Примечательно, что человечность (как схожесть с человеком, человекообразность) чёрта проявляется лишь в толпе, это «лицо толпы», «как все», в то время как человек как личность, как образ Божий, не имеет ничего общего с этим «как все». Соглашаясь быть как все, следовать моде, всему преходящему, зову времени, человек впадает в пошлость и суетность, сливаясь со множеством безликих индивидуумов, становясь одним из тех, имя кому легион. Таким образом, лишь собственное ничтожество человека, возникающее при потере им образа Божия, порождает величие чёрта, лишь человеческая пошлость и плоскость возвеличивают его.

Именно «как все» предстаёт перед нами положительный и солидный Чичиков. Положительность Чичикова, как отмечает Мережковский, носит буржуазный, промышленно-капиталистический характер, она основывается на жажде приобретения, жажде «сколотить копейку». Впрочем, страсть к стяжательству, несвойственная русскому православному архетипу, является основой для культуры европейской, особенно протестантской, и Мережковский не упускает случая отметить это, признавая за русскими удивительный дар срывать с западной культуры хлестаковские цветы удовольствия [Там же].

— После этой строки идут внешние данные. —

**src/rtl/adc_pair_scan.sv**
```systemverilog
module adc_pair_scan #(
  parameter int RES_W  = 10,
  parameter int TRIG_N = 16,
  localparam int SEL_W = $clog2(TRIG_N)
) (
  input  logic             clk,
  input  logic             rst_n,
  input  logic             sw_start,
  input  logic             sw_halt,
  input  logic [2:0]       ch_sel,
  input  logic             cont_mode,
  input  logic [SEL_W-1:0] trig_sel0,
  input  logic [SEL_W-1:0] trig_sel1,
  input  logic [TRIG_N-1:0] trig_in,
  input  logic             irq_en,
  input  logic             flag_clr,
  output logic             conv_start,
  output logic [1:0]       conv_ch,
  input  logic             conv_done,
  input  logic [RES_W-1:0] conv_data,
  output logic [RES_W-1:0] data_ch0,
  output logic [RES_W-1:0] data_ch1,
  output logic [RES_W-1:0] data_ch2,
  output logic [RES_W-1:0] data_ch3,
  output logic             eos_flag,
  output logic             irq
);

  typedef enum logic [1:0] {S_IDLE, S_ISSUE, S_WAIT} st_t;

  st_t st;
  logic grp, idx, run_bit;
  logic [RES_W-1:0] dreg [4];

  wire hit0 = (trig_sel0 != '0) && trig_in[trig_sel0];
  wire hit1 = (trig_sel1 != '0) && trig_in[trig_sel1];
  wire req0 = hit0 | (sw_start & ~ch_sel[1]);
  wire req1 = hit1 | (sw_start &  ch_sel[1]);
  wire accept = (st == S_IDLE) && (req0 || req1);
  wire last_done = (st == S_WAIT) && conv_done && idx;
  wire keep = cont_mode & run_bit & ~sw_halt;

  assign conv_start = (st == S_ISSUE);
  assign conv_ch    = {grp, idx};
  assign data_ch0   = dreg[0];
  assign data_ch1   = dreg[1];
  assign data_ch2   = dreg[2];
  assign data_ch3   = dreg[3];
  assign irq        = eos_flag & irq_en;

  always_ff @(posedge clk or negedge rst_n) begin
    if (!rst_n) begin
      st  <= S_IDLE;
      grp <= 1'b0;
      idx <= 1'b0;
      for (int i = 0; i < 4; i++) dreg[i] <= '0;
    end else begin
      case (st)
        S_IDLE: if (accept) begin
          grp <= ~req0;
          idx <= 1'b0;
          st  <= S_ISSUE;
        end
        S_ISSUE: st <= S_WAIT;
        S_WAIT: if (conv_done) begin
          dreg[{grp, idx}] <= conv_data;
          if (!idx) begin
            idx <= 1'b1;
            st  <= S_ISSUE;
          end else begin
            idx <= 1'b0;
            st  <= keep ? S_ISSUE : S_IDLE;
          end
        end
        default: st <= S_IDLE;
      endcase
    end
  end

  always_ff @(posedge clk or negedge rst_n) begin
    if (!rst_n)                         run_bit <= 1'b0;
    else if (accept)                    run_bit <= 1'b1;
    else if (sw_halt || (last_done && !keep)) run_bit <= 1'b0;
  end

  always_ff @(posedge clk or negedge rst_n) begin
    if (!rst_n)         eos_flag <= 1'b0;
    else if (last_done) eos_flag <= 1'b1;
    else if (flag_clr)  eos_flag <= 1'b0;
  end

  assert_pulse_R4: assert property (@(posedge clk) disable iff (!rst_n)
    conv_start |=> !conv_start);

  assert_low_first_R4: assert property (@(posedge clk) disable iff (!rst_n)
    accept |=> (conv_start && !conv_ch[0]));

  assert_hold_g1_R10: assert property (@(posedge clk) disable iff (!rst_n)
    (st != S_IDLE && !grp) |=> ($stable(data_ch2) && $stable(data_ch3)));

  assert_hold_g0_R10: assert property (@(posedge clk) disable iff (!rst_n)
    (st != S_IDLE && grp) |=> ($stable(data_ch0) && $stable(data_ch1)));

  assert_set_cause_R8: assert property (@(posedge clk) disable iff (!rst_n)
    $rose(eos_flag) |-> $past(conv_done));

  assert_clear_R12: assert property (@(posedge clk) disable iff (!rst_n)
    (flag_clr && !last_done) |=> !eos_flag);

endmodule

```
**config.mk**
```make
export PLATFORM = sky130hd
export DESIGN_NAME = adc_pair_scan
export DESIGN_NICKNAME = d
export VERILOG_FILES = /design/src/rtl/adc_pair_scan.sv
export SDC_FILE = /design/constraint.sdc
export NUM_CORES = 1
export LEC_CHECK = 0
export CORE_UTILIZATION = 23
export CTS_CLUSTER_DIAMETER = 200
export CTS_CLUSTER_SIZE = 20
export DETAILED_ROUTE_END_ITERATION = 8
export GPL_TIMING_DRIVEN = 0
export PLACE_DENSITY = 0.47
export SYNTH_ARGS = -nofsm -noshare
export SYNTH_HDL_FRONTEND = slang
export SYNTH_SLANG_ARGS = --single-unit
```
**constraint.sdc**
```tcl
create_clock -name clk -period 3.4 [get_ports clk]
set_clock_uncertainty 0.05 [all_clocks]
set_input_delay 0.68 -clock clk [delete_from_list [all_inputs] [get_ports clk]]
set_output_delay 0.68 -clock clk [all_outputs]
set_load 0.02 [all_outputs]
```
==> impl_metrics.env <==
export IMPL_antenna_found_initial=0
export IMPL_num_vias=1553
export IMPL_crit_fanout=1
export IMPL_async_flop_share=1.00
export IMPL_vdd_drop_max_v=0.000240
export IMPL_cts_tree="done"
export IMPL_synth_top_cell_area_share=0.538
export IMPL_powerDensity_nw_per_um2=775
export IMPL_die_area_um2=9690
export IMPL_pwr_share_comb=0.450
export IMPL_htree_levels=2
export IMPL_drive_above_1_share=0.0980
export IMPL_ys_seq_elements=46
export IMPL_synth_distinct_cells=39
export IMPL_hold_path_class="primary input to asynchronous set/reset pin"
export IMPL_io_buffers=85
export IMPL_die_w_um=98.4
export IMPL_clock_latency_ps=300
export IMPL_grt_setup_unrepaired="false"
export IMPL_post_cts_resized=0
export IMPL_viasPerCell=4.40
export IMPL_num_nets_final=289
export IMPL_gr_total_overflow=0
export IMPL_p_seq_frac=0.353
export IMPL_postCtsSetupBuffers=0
export IMPL_grt_pass1_vias=1690
export IMPL_start_util=0.242
export IMPL_grt_pass1_wl_mm=8.69
export IMPL_fmax_mhz=388
export IMPL_power_switching_mw=0.853
export IMPL_worstMarginPinSlew_ps=1020
export IMPL_ant_nets=0
export IMPL_hold_buffers=0
export IMPL_path_clk_slew_ps=80
export IMPL_synth_seq_area_share=0.538
export IMPL_fill_cells=878
export IMPL_synth_ff_type="dfrtp_1"
export IMPL_slew_headroom=0.315
export IMPL_yosysWarnings=0
export IMPL_endpoint_kind="output pin"
export IMPL_drc=7
export IMPL_hold_viol=0
export IMPL_synthCells=151
export IMPL_netSwitchingFraction=0.335
export IMPL_drt_iter0_drc=74
export IMPL_wl_mm=5.26
export IMPL_area_delta_synth_final_pct=53.5
export IMPL_maxCapViolations=0
export IMPL_violations="DRC"
export IMPL_synth_edf_count=0
export IMPL_diodes=0
export IMPL_clockBufferDepth=2
export IMPL_crit_path_start_kind="primary input"
export IMPL_avgSynthCellArea_um2=14.2
export IMPL_p_int_mw=1.69
export IMPL_num_io_pins=90
export IMPL_rows=34
export IMPL_critPathArrivalTime_ps=1850
export IMPL_wl_per_cell_um=14.9
export IMPL_finalWeightedCongestion=0.677
export IMPL_grt_max_degree=32
export IMPL_crit_required_ps=2670
export IMPL_tns_ps=0
export IMPL_synth_area_leaders="dfrtp_1, mux2_1, mux4_2"
export IMPL_clock_sinks=46
export IMPL_dpl_hpwl_mm=3.99
export IMPL_coreArea_um2=8850
export IMPL_setup_viol=0
export IMPL_critical_path_class="primary input to output pin"
export IMPL_p_leak_nw=1.39
export IMPL_syn_nets=196
export IMPL_worst_slack_ps=823
export IMPL_first_pass_iters=8
export IMPL_period_share=0.758
export IMPL_yosysTopAreaCell="dfrtp_1"
export IMPL_die_h_um=98.4
export IMPL_finalCriticalPeriod_ps=2580
export IMPL_status="finished, violations left"
export IMPL_cts_root_buffer="clkbuf_8"
export IMPL_utilization=0.371
export IMPL_pre_cts_ws_ps=593
export IMPL_grt_util_all_layers=0.115
export IMPL_slew_violations=0
export IMPL_cts_buffers_inserted=5
export IMPL_clkPwrFrac=0.197
export IMPL_mappedNetlistArea_um2=2140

Общей характерной чертой Чичикова и Хлестакова является непрочность их общественного положения, видимая вначале, как бы «вкрадчивость», прощупывание, насколько готовы обмануться другие. Лишь пошлость и низость других героев делают «странствующего рыцаря денег» Чичикова [Там же] и «подбитого ветром», «простого елистратишку» [9] Хлестакова такими устойчивыми, реальными, позволяет им «стать твёрдою стопой на прочное основание» [13]. Именно этот принцип возвышения за счёт ничтожества других есть истинный механизм величия дьявола, отмечает Мережковский. Впрочем, соглашаясь с Мережковским в том, что Гоголь первый в русской литературе «понял, что черт и есть самое малое, которое лишь вследствие нашей собственной малости кажется великим» [Там же], следует отметить, что большую роль в этом понимании

сыграло чтение святоотеческой православной литературы [6], к которой писатель-мистик постоянно прибегал как к источнику своего духовного развития, стремясь приблизить своё творчество к жанру духовной литературы.

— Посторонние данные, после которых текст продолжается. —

[config.mk]
export PLATFORM = sky130hd
export DESIGN_NAME = alu_ripple
export DESIGN_NICKNAME = d
export VERILOG_FILES = /design/src/rtl/alu_pkg.sv /design/src/rtl/alu_ctrl_decode.sv /design/src/rtl/alu_bit_slice.sv /design/src/rtl/alu_zero_detect.sv /design/src/rtl/alu_ripple.sv
export SDC_FILE = /design/constraint.sdc
export NUM_CORES = 1
export LEC_CHECK = 0
export ABC_AREA = 1
export BUFFER_PORTS_ARGS = -buffer_cell sky130_fd_sc_hd__buf_2
export CELL_PAD_IN_SITES_DETAIL_PLACEMENT = 1
export CELL_PAD_IN_SITES_GLOBAL_PLACEMENT = 2
export CORE_MARGIN = 2
export CORE_UTILIZATION = 28
export DETAILED_ROUTE_END_ITERATION = 10
export PLACE_DENSITY = 0.94
export SLEW_MARGIN = 20
export SYNTH_ARGS = -nofsm -noshare
export SYNTH_HDL_FRONTEND = slang
export SYNTH_SLANG_ARGS = --single-unit
[constraint.sdc]
create_clock -name vclk -period 20.7
set_input_delay 2.07 -clock vclk [all_inputs]
set_output_delay 2.07 -clock vclk [all_outputs]
set_load 0.03 [all_outputs]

Другим общим качеством для Хлестакова и Чичикова является стремление занять, захватить как можно больше места во времени и пространстве, стать как бы вездесущими. У Хлестакова это проявляется в его раздувшихся, не останавливаемых ничем фантазиях. Ложь Хлестакова, подпитываемая безнаказанностью, обильными возлияниями и сытной пищей, «выращивает» из него как бы сверхчеловека: он причина всему, он везде. Последнее слово особенно важно для Мережковского, так как именно оно открывает «лицо чёрта почти уже без маски: он вне пространства и времени, он вездесущ и вечен» [13]. Мережковский подчёркивает, что Хлестаков находится в одном шаге от самообожествления. Отсутствие наказания, страха Божия, молчание голоса совести создают у Хлестакова и у окружающих иллюзию его всемогущества. Это ещё раз подтверждает идею Мережковского о том, что лишь человеческая мелочность и пошлость позволяют дьяволу оставаться страшным и великим. Лишь в глазах жалких в своём лизоблюдстве, изворотливости, подлости, низости чиновников, для которых генерал - уже почти Бог, «елистратишка» Хлестаков обретает черты всемогущества и вездесущности. У чиновников нет страха Божия - столь важного в христианстве, - вместо него они испытывают сверхъестественный ужас перед вышестоящими чинами. Мережковский констатирует: «Никто не видит, как растёт за Хлестаковым исполинский призрак, тот, кому собственные страсти наши вечно служат, которого они поддерживают.» [Там же]. На дьявольскую природу Хлестакова, по мнению Мережковского, указывают многочисленные высказывания героев. Почтмейстер даёт характеристику Хлестакову: «Ни се, ни то; черт знает, что такое!» Задаваясь вопросом, кто же такой черт и кто такой плут, Мережковский определяет его так: «.был благородный человек, который поневоле стал плутом» [Там же]. У солидного Чичикова желание стать вездесущим и вечным принимает иную форму, превращаясь в его страстное желание воплотиться в потомках, повториться, породить себе подобное, а не «лопнуть мыльным пузырём», не оставив ничего после себя.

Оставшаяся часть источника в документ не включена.